Calcium is in high demand during pregnancy and breastfeeding due to the growth of fetal and newborn bones. The physiological requirement of a full-term singleton for calcium is about 30 g [24]. If the mother’s bone minerals are the only source of calcium, the mother’s bones will lose approximately 3% (30 g/1000 g) of the mineral with each pregnancy [18]. However, there are some adaptive changes during pregnancy and breastfeeding. During pregnancy, the efficiency of intestinal calcium absorption doubles to meet the need of the fetus for calcium, while during lactation, skeletal resorption increases to provide calcium for milk production. These hormone-mediated adaptations usually meet the daily mineral needs of the fetus and infant without adverse long-term effects on the maternal bones [25]. Fokter et al. [26] reported a case of proximal femoral fracture caused by osteoporosis in the third trimester of first pregnancy, with excellent healing effect after surgery, suggesting that transient osteopenia during pregnancy has the potential for normal healing. However, it is not clear whether the bone loss from multiple pregnancies is fully compensated. Animal studies have shown that as the number of litters increases, the decrease in trabecular bone density becomes irreversible [27, 28]. Therefore, when the number of parities increases, bone loss may not be fully recovered [29]. The mechanisms underlying the effects of parity on the skeleton are complex, and more basic and clinical studies are needed in the future to clarify this relationship.

In our study, we found differences in the influence of parity on lumbar spine and femoral neck BMD. This may be due to the difference in bone structure between the lumbar spine, which is dominated by trabecular bone, and the femoral neck, which is dominated by cortical bone. The increased calcium demand during pregnancy and lactation leads to increased bone absorption. Due to the larger surface area of bone trabeculae, osteoclasts reabsorb more rapidly [13]. MicroCT studies have confirmed that calcium restriction leads to greater reductions in bone volumes, trabecular number and thickness, and tissue density [30]. These results support our finding that parity is negatively correlated with lumbar spine BMD.

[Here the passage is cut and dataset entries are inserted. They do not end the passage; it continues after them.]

$ cat src/rtl/divclk_sequencer.sv
// divclk_sequencer: run/stop controller around a 50%-duty programmable clock divider.
// New half-periods are staged in a shadow register and applied only at period boundaries.
module divclk_sequencer #(
    parameter int WIDTH     = 32,
    parameter int N_DEFAULT = 1,
    parameter int BURST_W   = 16
) (
    input  logic               clk,
    input  logic               reset,
    input  logic               cfg_valid,
    input  logic [WIDTH-1:0]   cfg_half,
    output logic               cfg_ready,
    input  logic               start,
    input  logic               stop,
    input  logic [BURST_W-1:0] burst_len,
    output logic               out,
    output logic               rise_pulse,
    output logic               busy,
    output logic               done,
    output logic [BURST_W-1:0] period_cnt
);
    localparam logic [WIDTH-1:0] N_RST = WIDTH'(N_DEFAULT);

    typedef enum logic [1:0] {IDLE, HIGH, LOW} state_t;

    state_t             state;
    logic [WIDTH-1:0]   cnt;
    logic [WIDTH-1:0]   active_n;
    logic [WIDTH-1:0]   shadow_n;
    logic [WIDTH-1:0]   cfg_n;
    logic [BURST_W-1:0] target;
    logic [BURST_W-1:0] pc_next;
    logic               pending;
    logic               stop_pend;
    logic               accept;
    logic               half_end;
    logic               finish;

    assign cfg_ready = ~pending;
    assign accept    = cfg_valid & ~pending;
    assign cfg_n     = (cfg_half == '0) ? WIDTH'(1) : cfg_half;
    // active_n is never 0, so the subtraction cannot wrap
    assign half_end  = cnt == active_n - WIDTH'(1);
    assign pc_next   = (&period_cnt) ? period_cnt : period_cnt + BURST_W'(1);
    assign finish    = stop_pend | ((target != '0) && (pc_next == target));

    always_ff @(posedge clk or negedge reset) begin
        if (!reset) begin
            state      <= IDLE;
            cnt        <= '0;
            active_n   <= N_RST;
            shadow_n   <= N_RST;
            target     <= '0;
            pending    <= 1'b0;
            stop_pend  <= 1'b0;
            out        <= 1'b0;
            rise_pulse <= 1'b0;
            busy       <= 1'b0;
            done       <= 1'b0;
            period_cnt <= '0;
        end else begin
            rise_pulse <= 1'b0;
            done       <= 1'b0;
            if (accept)
                shadow_n <= cfg_n;
            case (state)
                IDLE: begin
                    if (accept)
                        active_n <= cfg_n;
                    if (start && !stop) begin
                        state      <= HIGH;
                        out        <= 1'b1;
                        rise_pulse <= 1'b1;
                        busy       <= 1'b1;
                        cnt        <= '0;
                        target     <= burst_len;
                        period_cnt <= '0;
                    end
                end
                HIGH: begin
                    if (accept)
                        pending <= 1'b1;
                    if (stop)
                        stop_pend <= 1'b1;
                    if (half_end) begin
                        state <= LOW;
                        out   <= 1'b0;
                        cnt   <= '0;
                    end else begin
                        cnt <= cnt + WIDTH'(1);
                    end
                end
                LOW: begin
                    if (stop)
                        stop_pend <= 1'b1;
                    if (!half_end) begin
                        cnt <= cnt + WIDTH'(1);
                        if (accept)
                            pending <= 1'b1;
                    end else begin
                        // period boundary: a value accepted on this very edge waits for the next one
                        cnt        <= '0;
                        period_cnt <= pc_next;
                        pending    <= accept;
                        if (pending)
                            active_n <= shadow_n;
                        if (finish) begin
                            state     <= IDLE;
                            busy      <= 1'b0;
                            done      <= 1'b1;
                            stop_pend <= 1'b0;
                        end else begin
                            state      <= HIGH;
                            out        <= 1'b1;
                            rise_pulse <= 1'b1;
                        end
                    end
                end
                default: begin
                    state <= IDLE;
                    out   <= 1'b0;
                    busy  <= 1'b0;
                end
            endcase
        end
    end
endmodule

$ cat config.mk
export PLATFORM = sky130hd
export DESIGN_NAME = divclk_sequencer
export DESIGN_NICKNAME = d
export VERILOG_FILES = /design/src/rtl/divclk_sequencer.sv
export SDC_FILE = /design/constraint.sdc
export NUM_CORES = 1
export LEC_CHECK = 0
export CELL_PAD_IN_SITES_DETAIL_PLACEMENT = 1
export CELL_PAD_IN_SITES_GLOBAL_PLACEMENT = 1
export CORE_MARGIN = 2
export CORE_UTILIZATION = 40
export CTS_BUF_LIST = sky130_fd_sc_hd__clkbuf_8
export CTS_CLUSTER_SIZE = 40
export DETAILED_ROUTE_END_ITERATION = 8
export PLACE_DENSITY = 0.72
export SYNTH_ARGS = -nofsm -noshare
export SYNTH_HDL_FRONTEND = slang
export SYNTH_SLANG_ARGS = --single-unit
$ cat constraint.sdc
create_clock -name clk -period 4.53 [get_ports clk]
set_input_delay 0.6795 -clock clk [delete_from_list [all_inputs] [get_ports clk]]
set_output_delay 0.6795 -clock clk [all_outputs]
set_load 0.005 [all_outputs]
---- Word level (Yosys, flattened, before mapping) ----
Index checks and enable logic that the tools add are counted.
cells by class
  $add $sub $neg .......................... 3
  equal/unequal tests ..................... 11
  mux-type cells .......................... 39
  bitwise operators ....................... 4
  reduce and logical (&&, ||, !) cells .... 18
operator list
  operator                                                              count
  32-bit two-way mux                                                    6
  32-bit one-hot mux with 2 select lines                                2
  16-bit two-way mux                                                    3
  32-bit by 1-bit adder with 32-bit output, second input constant       1
  32-bit == test                                                        1
  32-bit logical NOT                                                    1
  16-bit one-hot mux with 2 select lines                                1
  32-bit by 1-bit subtractor with 32-bit output, second input constant  1
  1-bit two-way mux                                                     18
  16-bit by 1-bit adder with 16-bit output, second input constant       1
  16-bit == test                                                        1
  16-bit AND reduction                                                  1
  16-bit nonzero test                                                   1
  2-bit != test, second input constant                                  7
  4-bit AND reduction                                                   3
  2-bit two-way mux                                                     3
  1-bit one-hot mux with 2 select lines                                 3
  1-bit one-hot mux with 3 select lines                                 2
  2-bit one-hot mux with 3 select lines                                 1
  3-bit AND reduction                                                   2
  2-bit nonzero test                                                    3
  2-bit AND reduction                                                   2
  2-bit by 1-bit == test with 1-bit output, second input constant       1
  2-bit == test, second input constant                                  1
  other kinds (7)                                                       9
word-level totals
  register bits ........................... 136
  input port bits ......................... 53
  output and inout bits ................... 21
  logic and storage cells ................. 87

---- Longest topological paths before layout ----
  word-level depth ........................ 8
  depth in mapped cells ................... 14
  mapped depth without buffers ............ 11

---- Least setup slack after synthesis ----
Ideal clock, no wire load.
  kind .................................... flip-flop to flip-flop
  start point ............................. reg active_n[5]
  end point ............................... reg active_n[10]
  setup time .............................. 0.125 ns
  arrival ................................. 3.938 ns
  data required time ...................... 4.405 ns
  setup slack ............................. 0.467 ns
  cell stages (with the launch flop) ...... 14
  path buffers ............................ 4
  path through ............................ dfrtp_1 > buf_6 > or4_1 > buf_2 > nor4_4 > nand4_1 > a2111o_1 > or4_4 > a2111oi_4 > and2_1 > buf_6 > a41o_4 > buf_12 > mux2_4
between the ends
  longest elaborated chain between the ends .. 4
ends and longest elaborated chain
  item                                           RTL line  source
  from (decl)                                    28        logic [WIDTH-1:0] active_n;
  from (signal assigned)                         69        active_n <= cfg_n;
  from (signal assigned)                         106       active_n <= shadow_n;
  32-bit by 1-bit subtractor with 32-bit output  43        assign half_end = cnt == active_n - WIDTH'(1);
  32-bit == test                                 43
  2-bit != test (no source line)                 n/a
  4-bit AND reduction (no source line)           n/a
No other way between the ends.
A chain may end at the register's enable or synchronous reset.

---- Worst setup path after layout ----
  start point ............................. reg active_n[6]
  end point ............................... reg active_n[23]
Same word-level chain as after synthesis.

In this study, we designed three models to observe the correlation between parity and BMD by adjusting for different confounding factors. However, there are some limitations to this study. First, although the questionnaire data were obtained from face-to-face interviews, there were still some recall biases. Second, the disease history was based on self-reports and was not cross-checked with medical records. Third, due to lack of reproductive information such as twins, abortions, stillbirths, and breastfeeding duration, the impact of these factors on BMD was not considered. Finally, although we combined data from three cycles, the number of eligible nulliparous women was too small to be included from the analysis, so we did not compare the BMD values of nulliparous women with those of parous women. Future studies with a larger sample size and involving nulliparous women are needed.

Conclusions

After adjustment for BMD-related risk factors, ≥ 6 parities were associated with decreased lumbar spine BMD but not femoral neck BMD in postmenopausal women. This suggests that postmenopausal women with high parity are at increased risk of lumbar osteoporotic fractures and should pay more attention to their bone health.